I have an img element in my DOM. Based upon user action, I compute a URL for an image, and change the image element's src attribute (using jQuery). The new image has a different size than the old image. This works fine on Safari, but IE does not resize the display for the new image's size. I do have a .load handler on the src change (in which I make some changes to the img element's class)... if I knew how to access the image's actual size, I could set the img elements height and width properties. Are those values accessible somewhere somehow? If not, is there some other way to have the image displayed at its new size?
A:
I would investigate other solutions, but you can indeed access that information directly
var myImage = new Image();
myImage.src = $("image selector goes here").attr('src');
myImage.onload = function() {
alert(myImage.width + "," + myImage.height);
}
Jamie Wong
2010-07-26 19:02:09
@Jamie Thanks for the suggestion, but alas when I *change* the image's src and load an image of a new size, the img element still reports the initial width and height values, not the newly loaded image (on IE, that is; as I said, the image is resized by Safari).
Zhami
2010-07-26 19:27:11
Try loading the image by url directly as opposed to the `attr('src')` method then.

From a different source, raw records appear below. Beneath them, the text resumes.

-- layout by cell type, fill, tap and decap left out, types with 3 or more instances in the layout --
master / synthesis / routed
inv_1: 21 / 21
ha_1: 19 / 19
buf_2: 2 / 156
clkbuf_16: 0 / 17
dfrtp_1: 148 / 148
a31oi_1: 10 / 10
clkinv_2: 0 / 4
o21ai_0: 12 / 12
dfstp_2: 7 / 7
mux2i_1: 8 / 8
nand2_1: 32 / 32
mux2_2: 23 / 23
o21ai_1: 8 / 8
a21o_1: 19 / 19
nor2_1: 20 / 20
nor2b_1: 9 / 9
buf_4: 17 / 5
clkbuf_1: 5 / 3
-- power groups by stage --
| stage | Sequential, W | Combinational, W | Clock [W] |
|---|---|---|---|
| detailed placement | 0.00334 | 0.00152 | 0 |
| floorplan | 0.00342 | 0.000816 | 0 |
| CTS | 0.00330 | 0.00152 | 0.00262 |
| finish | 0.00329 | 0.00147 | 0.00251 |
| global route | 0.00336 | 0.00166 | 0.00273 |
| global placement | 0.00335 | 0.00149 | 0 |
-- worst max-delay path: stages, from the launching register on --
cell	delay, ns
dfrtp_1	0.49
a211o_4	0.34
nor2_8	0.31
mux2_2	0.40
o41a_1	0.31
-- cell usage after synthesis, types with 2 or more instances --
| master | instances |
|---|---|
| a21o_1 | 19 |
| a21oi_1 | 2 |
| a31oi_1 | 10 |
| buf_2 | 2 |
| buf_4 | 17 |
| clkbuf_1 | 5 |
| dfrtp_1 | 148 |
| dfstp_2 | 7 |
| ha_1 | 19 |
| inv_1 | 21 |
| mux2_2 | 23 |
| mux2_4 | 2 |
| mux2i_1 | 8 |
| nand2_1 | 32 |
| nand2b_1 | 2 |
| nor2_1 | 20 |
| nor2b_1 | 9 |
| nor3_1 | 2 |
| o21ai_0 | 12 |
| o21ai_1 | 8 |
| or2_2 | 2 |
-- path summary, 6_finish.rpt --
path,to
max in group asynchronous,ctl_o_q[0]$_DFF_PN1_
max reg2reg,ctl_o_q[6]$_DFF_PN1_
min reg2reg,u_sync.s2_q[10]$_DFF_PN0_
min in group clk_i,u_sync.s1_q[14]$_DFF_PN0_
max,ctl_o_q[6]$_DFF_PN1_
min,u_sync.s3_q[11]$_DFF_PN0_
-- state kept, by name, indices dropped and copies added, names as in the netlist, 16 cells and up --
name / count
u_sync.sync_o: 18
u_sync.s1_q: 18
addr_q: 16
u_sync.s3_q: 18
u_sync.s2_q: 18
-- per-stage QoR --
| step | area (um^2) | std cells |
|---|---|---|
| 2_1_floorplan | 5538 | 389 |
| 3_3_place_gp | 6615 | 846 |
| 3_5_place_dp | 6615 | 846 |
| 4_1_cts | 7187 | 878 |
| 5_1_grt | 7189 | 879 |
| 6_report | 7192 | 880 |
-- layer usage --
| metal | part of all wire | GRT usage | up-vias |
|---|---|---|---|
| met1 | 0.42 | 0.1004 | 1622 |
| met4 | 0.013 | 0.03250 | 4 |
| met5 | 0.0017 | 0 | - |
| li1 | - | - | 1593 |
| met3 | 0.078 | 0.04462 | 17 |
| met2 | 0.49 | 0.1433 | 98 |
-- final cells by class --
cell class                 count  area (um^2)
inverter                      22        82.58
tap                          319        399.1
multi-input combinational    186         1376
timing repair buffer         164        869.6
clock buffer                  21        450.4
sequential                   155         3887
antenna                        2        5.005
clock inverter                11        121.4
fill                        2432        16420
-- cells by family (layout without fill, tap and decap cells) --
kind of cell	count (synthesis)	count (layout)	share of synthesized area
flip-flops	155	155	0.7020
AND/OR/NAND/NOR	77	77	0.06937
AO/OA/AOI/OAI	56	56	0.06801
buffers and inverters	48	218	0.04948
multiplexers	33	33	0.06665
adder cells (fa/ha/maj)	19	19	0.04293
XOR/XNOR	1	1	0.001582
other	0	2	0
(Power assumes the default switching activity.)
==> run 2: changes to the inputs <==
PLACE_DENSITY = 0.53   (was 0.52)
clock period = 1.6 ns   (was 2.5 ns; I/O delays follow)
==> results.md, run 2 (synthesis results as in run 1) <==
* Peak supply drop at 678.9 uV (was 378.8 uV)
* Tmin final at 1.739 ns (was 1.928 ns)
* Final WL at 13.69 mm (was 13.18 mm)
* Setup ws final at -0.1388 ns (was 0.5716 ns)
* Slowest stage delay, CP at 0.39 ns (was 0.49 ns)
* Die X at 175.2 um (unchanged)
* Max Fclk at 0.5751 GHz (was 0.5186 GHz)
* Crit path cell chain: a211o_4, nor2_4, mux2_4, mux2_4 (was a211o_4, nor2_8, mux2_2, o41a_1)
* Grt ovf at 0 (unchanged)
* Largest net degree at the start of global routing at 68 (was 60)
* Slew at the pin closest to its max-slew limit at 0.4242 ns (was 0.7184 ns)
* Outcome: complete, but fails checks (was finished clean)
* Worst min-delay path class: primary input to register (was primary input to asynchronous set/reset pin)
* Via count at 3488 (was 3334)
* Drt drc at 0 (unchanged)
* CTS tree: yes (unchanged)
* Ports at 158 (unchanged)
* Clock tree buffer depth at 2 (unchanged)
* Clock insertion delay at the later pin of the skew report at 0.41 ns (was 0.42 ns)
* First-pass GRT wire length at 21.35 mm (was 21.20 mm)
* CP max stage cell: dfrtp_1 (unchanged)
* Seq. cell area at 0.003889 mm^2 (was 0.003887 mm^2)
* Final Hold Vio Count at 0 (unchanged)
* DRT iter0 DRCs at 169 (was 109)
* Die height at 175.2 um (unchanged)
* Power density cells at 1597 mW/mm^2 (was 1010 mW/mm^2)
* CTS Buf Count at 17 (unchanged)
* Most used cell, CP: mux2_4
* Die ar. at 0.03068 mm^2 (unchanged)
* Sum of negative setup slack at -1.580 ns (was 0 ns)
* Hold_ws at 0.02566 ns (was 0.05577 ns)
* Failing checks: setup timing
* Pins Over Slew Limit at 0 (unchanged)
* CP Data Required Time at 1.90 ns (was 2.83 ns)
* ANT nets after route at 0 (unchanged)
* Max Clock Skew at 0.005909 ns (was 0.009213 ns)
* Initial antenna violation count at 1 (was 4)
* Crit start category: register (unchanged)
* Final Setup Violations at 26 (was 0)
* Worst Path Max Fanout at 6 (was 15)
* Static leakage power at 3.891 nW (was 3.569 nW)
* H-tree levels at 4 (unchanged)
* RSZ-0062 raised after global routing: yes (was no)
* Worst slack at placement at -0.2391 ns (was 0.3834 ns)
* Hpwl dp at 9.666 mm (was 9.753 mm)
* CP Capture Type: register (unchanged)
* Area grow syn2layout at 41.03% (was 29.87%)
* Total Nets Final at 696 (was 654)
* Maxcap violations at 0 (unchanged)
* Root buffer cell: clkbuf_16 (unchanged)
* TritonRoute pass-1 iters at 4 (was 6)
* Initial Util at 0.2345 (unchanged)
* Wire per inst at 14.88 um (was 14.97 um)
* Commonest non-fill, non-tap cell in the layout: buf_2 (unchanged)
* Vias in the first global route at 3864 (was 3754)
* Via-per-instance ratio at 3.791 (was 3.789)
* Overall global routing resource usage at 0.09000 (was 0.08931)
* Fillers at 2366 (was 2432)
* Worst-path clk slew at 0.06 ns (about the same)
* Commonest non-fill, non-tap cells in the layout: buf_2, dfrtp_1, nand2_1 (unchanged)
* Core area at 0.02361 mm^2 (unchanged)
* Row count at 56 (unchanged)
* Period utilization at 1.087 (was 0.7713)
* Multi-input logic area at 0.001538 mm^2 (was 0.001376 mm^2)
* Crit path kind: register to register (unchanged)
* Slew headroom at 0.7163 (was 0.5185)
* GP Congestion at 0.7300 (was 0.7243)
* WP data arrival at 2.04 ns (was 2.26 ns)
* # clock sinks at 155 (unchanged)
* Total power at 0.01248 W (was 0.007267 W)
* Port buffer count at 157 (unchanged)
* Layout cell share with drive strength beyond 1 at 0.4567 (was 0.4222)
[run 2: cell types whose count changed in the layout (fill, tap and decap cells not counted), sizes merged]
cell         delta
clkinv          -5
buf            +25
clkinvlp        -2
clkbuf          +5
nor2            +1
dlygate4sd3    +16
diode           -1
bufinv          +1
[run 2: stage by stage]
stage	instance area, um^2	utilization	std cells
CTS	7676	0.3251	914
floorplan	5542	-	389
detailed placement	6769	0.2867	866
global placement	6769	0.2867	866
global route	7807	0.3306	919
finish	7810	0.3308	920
File: src/shared/rmbc_consts.svh
/*
 * Constants of the reset, mode and bias control block: register offsets,
 * field positions, reset values per strap preset and timing figures.
 * Assumes it is included by bare name from the package and the design files.
 */
`ifndef RMBC_CONSTS_SVH
`define RMBC_CONSTS_SVH

// Register port geometry.
`define RMBC_ADDR_W 6
`define RMBC_DATA_W 8

// Register offsets.
`define RMBC_OFS_POWER_MODE 6'h00
`define RMBC_OFS_CONV_LOW_POWER 6'h07
`define RMBC_OFS_RX_BIAS 6'h13

// Field positions.
`define RMBC_SOFT_RESET_BIT 5
`define RMBC_CONV_LOW_POWER_BIT 4
`define RMBC_CGA_HI 7
`define RMBC_CGA_LO 5
`define RMBC_FGA_HI 4
`define RMBC_FGA_LO 3
`define RMBC_CONV_HI 2
`define RMBC_CONV_LO 0

// Converter bias code that the low-power bit stands for.
`define RMBC_CONV_LOW_POWER_CODE 3'h3

// Reset values; the bias register is the same for every preset.
`define RMBC_RX_BIAS_RESET 8'h00
`define RMBC_PMC_DEF_HALF_SPI 8'h00
`define RMBC_PMC_DEF_HALF_LEGACY 8'h01
`define RMBC_PMC_DEF_FULL_LEGACY 8'h02
`define RMBC_PMC_DEF_FULL_SPI 8'h00
`define RMBC_CLP_DEF_HALF_SPI 8'h00
`define RMBC_CLP_DEF_HALF_LEGACY 8'h00
`define RMBC_CLP_DEF_FULL_LEGACY 8'h10
`define RMBC_CLP_DEF_FULL_SPI 8'h00

// Timing at 200 MHz.
`define RMBC_CLK_PERIOD_PS 5000
`define RMBC_RESET_MIN_NS 50
`define RMBC_RESET_MIN_CYC ((`RMBC_RESET_MIN_NS * 1000 + `RMBC_CLK_PERIOD_PS - 1) / `RMBC_CLK_PERIOD_PS)

`endif

File: src/shared/rmbc_pkg.sv
/*
 * Types of the reset, mode and bias control block.
 * Assumes rmbc_consts.svh is on the include path.
 */
`include "rmbc_consts.svh"

package rmbc_pkg;

    // Default register preset picked by the two straps.
    typedef enum logic [1:0] {
        RMBC_PRESET_HALF_SPI,
        RMBC_PRESET_HALF_LEGACY,
        RMBC_PRESET_FULL_LEGACY,
        RMBC_PRESET_FULL_SPI
    } rmbc_preset_e;

    // Strap levels as caught at power-up.
    typedef struct packed {
        logic duplex;
        logic preset;
    } rmbc_straps_s;

    // Receive bias control word, in register bit order.
    typedef struct packed {
        logic [2:0] coarse;
        logic [1:0] fine;
        logic [2:0] conv;
    } rmbc_bias_s;

    // Sequencer states.
    typedef enum logic [1:0] {
        RMBC_BOOT,
        RMBC_IDLE,
        RMBC_HELD,
        RMBC_CAL
    } rmbc_state_e;

endpackage : rmbc_pkg
[src/logic/fcs_host.sv]
// host controller that issues command sequences to a parallel flash memory
`timescale 1ns/1ps
`include "fcs_defs.svh"
module fcs_host
	import fcs_pkg::*;
(
	input wire logic clk,
	input wire logic nrst,
	input wire logic req,
	input wire fcs_op_t op,
	input wire logic [`FCS_ADDR_W-1:0] addr,
	input wire logic [`FCS_DATA_W-1:0] wdata,
	input wire logic volt_req,
	output logic busy,
	output logic done,
	output logic [`FCS_DATA_W-1:0] rdata,
	output logic [`FCS_DATA_W-1:0] id_dev,
	output logic fail,
	output logic [`FCS_ADDR_W-1:0] flash_addr,
	input wire logic [`FCS_DATA_W-1:0] flash_dq_in,
	output logic [`FCS_DATA_W-1:0] flash_dq_out,
	output logic flash_dq_oe,
	output logic flash_ce_n,
	output logic flash_oe_n,
	output logic flash_we_n,
	output logic program_voltage_input
);
	typedef enum logic [2:0] {
		HS_IDLE,
		HS_CYCLE,
		HS_WAIT,
		HS_POLL,
		HS_FINISH
	} fcs_hs_t;
	fcs_hs_t st_q, st_d;
	fcs_op_t op_q, op_d;
	logic [2:0] step_q, step_d;
	logic [`FCS_ADDR_W-1:0] addr_q, addr_d;
	logic [`FCS_DATA_W-1:0] wdata_q, wdata_d;
	logic [`FCS_DATA_W-1:0] rdata_d, id_d;
	logic busy_d, done_d, fail_d, volt_d;
	logic cy_start, cy_write, cy_done;
	logic [`FCS_ADDR_W-1:0] cy_addr;
	logic [`FCS_DATA_W-1:0] cy_wdata, cy_rdata;
	// ==========================================
	// step tables: per operation, what each bus cycle is
	function automatic logic step_is_write(input fcs_op_t o, input logic [2:0] s);
		unique case (o)
			FCS_OP_READ: step_is_write = (s == 3'd0);
			FCS_OP_RESET: step_is_write = 1'b1;
			FCS_OP_PROGRAM: step_is_write = (s < 3'd2);
			FCS_OP_ERASE: step_is_write = (s < 3'd2);
			FCS_OP_IDENT: step_is_write = (s == 3'd0);
			default: step_is_write = 1'b0;
		endcase
	endfunction
	function automatic logic [2:0] last_step(input fcs_op_t o);
		unique case (o)
			FCS_OP_READ: last_step = 3'd1;
			FCS_OP_RESET: last_step = 3'd1;
			FCS_OP_PROGRAM: last_step = 3'd2;
			FCS_OP_ERASE: last_step = 3'd2;
			FCS_OP_IDENT: last_step = 3'd2;
			default: last_step = 3'd0;
		endcase
	endfunction
	// ==========================================
	// operation sequencer
	always_comb begin
		st_d = st_q;
		op_d = op_q;
		step_d = step_q;
		addr_d = addr_q;
		wdata_d = wdata_q;
		rdata_d = rdata;
		id_d = id_dev;
		busy_d = busy;
		done_d = 1'b0;
		fail_d = fail;
		volt_d = volt_req; // command register only live with voltage applied
		cy_start = 1'b0;
		cy_write = step_is_write(op_q, step_q);
		cy_addr = '0;
		cy_wdata = `FCS_CMD_READ;
		// data code selects operation; address is don't care except data steps
		unique case (op_q)
			FCS_OP_READ: begin
				cy_wdata = `FCS_CMD_READ;
				cy_addr = (step_q == 3'd0) ? '0 : addr_q;
			end
			FCS_OP_RESET: cy_wdata = `FCS_CMD_READ_ALT; // twice covers program setup
			FCS_OP_PROGRAM: begin
				cy_wdata = (step_q == 3'd0) ? `FCS_CMD_PROG : wdata_q;
				cy_addr = (step_q == 3'd0) ? '0 : addr_q;
			end
			FCS_OP_ERASE: begin
				cy_wdata = `FCS_CMD_ERASE; // staging write, then start write
				cy_addr = '0;
			end
			FCS_OP_IDENT: begin
				cy_wdata = `FCS_CMD_IDENT;
				cy_addr = (step_q == 3'd2) ? `FCS_ADDR_W'(1) : '0;
			end
			default: ;
		endcase
		unique case (st_q)
			HS_IDLE: begin
				if (req) begin
					st_d = HS_CYCLE;
					op_d = op;
					step_d = 3'd0;
					addr_d = addr;
					wdata_d = wdata;
					busy_d = 1'b1;
					fail_d = 1'b0;
				end
			end
			HS_CYCLE: begin
				cy_start = 1'b1; // bus unit gates ce/we/oe legally
				st_d = HS_WAIT;
			end
			HS_WAIT: begin
				if (cy_done) begin
					if (!cy_write) begin
						// device byte goes aside so rdata keeps the maker byte
						if (op_q == FCS_OP_IDENT && step_q == 3'd2) begin
							id_d = cy_rdata;
						end else begin
							rdata_d = cy_rdata;
						end
					end
					if (step_q == last_step(op_q)) begin
						// erase and program are polled on the status bit
						st_d = (op_q == FCS_OP_ERASE || op_q == FCS_OP_PROGRAM) ? HS_POLL : HS_FINISH;
						step_d = 3'd0;
					end else begin
						step_d = step_q + 3'd1;
						st_d = HS_CYCLE;
					end
				end
			end
			HS_POLL: begin
				// status read at target location; erase done when bit is one
				cy_write = 1'b0;
				cy_addr = addr_q;
				if (step_q == 3'd0) begin
					cy_start = 1'b1;
					step_d = 3'd1;
				end else if (cy_done) begin
					rdata_d = cy_rdata;
					step_d = 3'd0;
					if (op_q == FCS_OP_ERASE && cy_rdata[`FCS_STATUS_BIT]) begin
						st_d = HS_FINISH;
						// erased array must read all ones
						fail_d = (cy_rdata != `FCS_ERASED_BYTE);
					end else if (op_q == FCS_OP_PROGRAM &&
						cy_rdata[`FCS_STATUS_BIT] == wdata_q[`FCS_STATUS_BIT]) begin
						st_d = HS_FINISH;
					end
				end
			end
			HS_FINISH: begin
				busy_d = 1'b0;
				done_d = 1'b1;
				st_d = HS_IDLE;
			end
			default: st_d = HS_IDLE;
		endcase
	end
	// registers
	always_ff @(posedge clk) begin
		if (!nrst) begin
			st_q <= HS_IDLE;
			op_q <= FCS_OP_READ;
			step_q <= 3'd0;
			addr_q <= '0;
			wdata_q <= '0;
			rdata <= '0;
			id_dev <= '0;
			busy <= 1'b0;
			done <= 1'b0;
			fail <= 1'b0;
			program_voltage_input <= 1'b0;
		end else begin
			st_q <= st_d;
			op_q <= op_d;
			step_q <= step_d;
			addr_q <= addr_d;
			wdata_q <= wdata_d;
			rdata <= rdata_d;
			id_dev <= id_d;
			busy <= busy_d;
			done <= done_d;
			fail <= fail_d;
			program_voltage_input <= volt_d;
		end
	end
	// ==========================================
	// bus cycle engine drives the pins straight from its flip-flops
	fcs_bus_cycle u_cycle (
		.clk(clk),
		.nrst(nrst),
		.start(cy_start),
		.is_write(cy_write),
		.addr(cy_addr),
		.wdata(cy_wdata),
		.dq_in(flash_dq_in),
		.a_out(flash_addr),
		.dq_out(flash_dq_out),
		.dq_oe(flash_dq_oe),
		.ce_n(flash_ce_n),
		.oe_n(flash_oe_n),
		.we_n(flash_we_n),
		.rdata(cy_rdata),
		.done(cy_done)
	);
endmodule // fcs_host

[config.mk]
export PLATFORM = sky130hd
export DESIGN_NAME = fcs_host
export DESIGN_NICKNAME = d
export VERILOG_FILES = /design/src/logic/fcs_pkg.sv /design/src/logic/fcs_bus_cycle.sv /design/src/logic/fcs_host.sv
export VERILOG_INCLUDE_DIRS = /design/src /design/src/logic
export SDC_FILE = /design/constraint.sdc
export NUM_CORES = 1
export LEC_CHECK = 0
export BUFFER_PORTS_ARGS = -buffer_cell sky130_fd_sc_hd__buf_2
export CORE_UTILIZATION = 55
export DETAILED_ROUTE_END_ITERATION = 6
export GPL_TIMING_DRIVEN = 0
export PLACE_DENSITY = 0.91
export SLEW_MARGIN = 20
export SYNTH_ARGS = -nofsm -noshare
export SYNTH_HDL_FRONTEND = slang
export SYNTH_SLANG_ARGS = --single-unit
[constraint.sdc]
create_clock -name clk -period 2.6 [get_ports clk]
set_clock_uncertainty 0.05 [all_clocks]
set_input_delay 0 -clock clk [delete_from_list [all_inputs] [get_ports clk]]
set_output_delay 0 -clock clk [all_outputs]
set_load 0.02 [all_outputs]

So something like `myImage.src = "http://example.com/awesome.gif"` then check the width. I can't see how that would possibly report the same width, since it should be unaware of it. This is kind of pain since it sends two requests to your server for the image, but shouldn't be an issue if there's caching.
Jamie Wong
2010-07-26 19:34:47
My suspicion is that the rendering engine does layout with the first image. The subsequent image loads do not force relayout. I have rewritten my entire approach to avoid this issue.
Zhami
2010-07-27 01:38:44
Post your solution in case others are having the same problem, then accept the answer.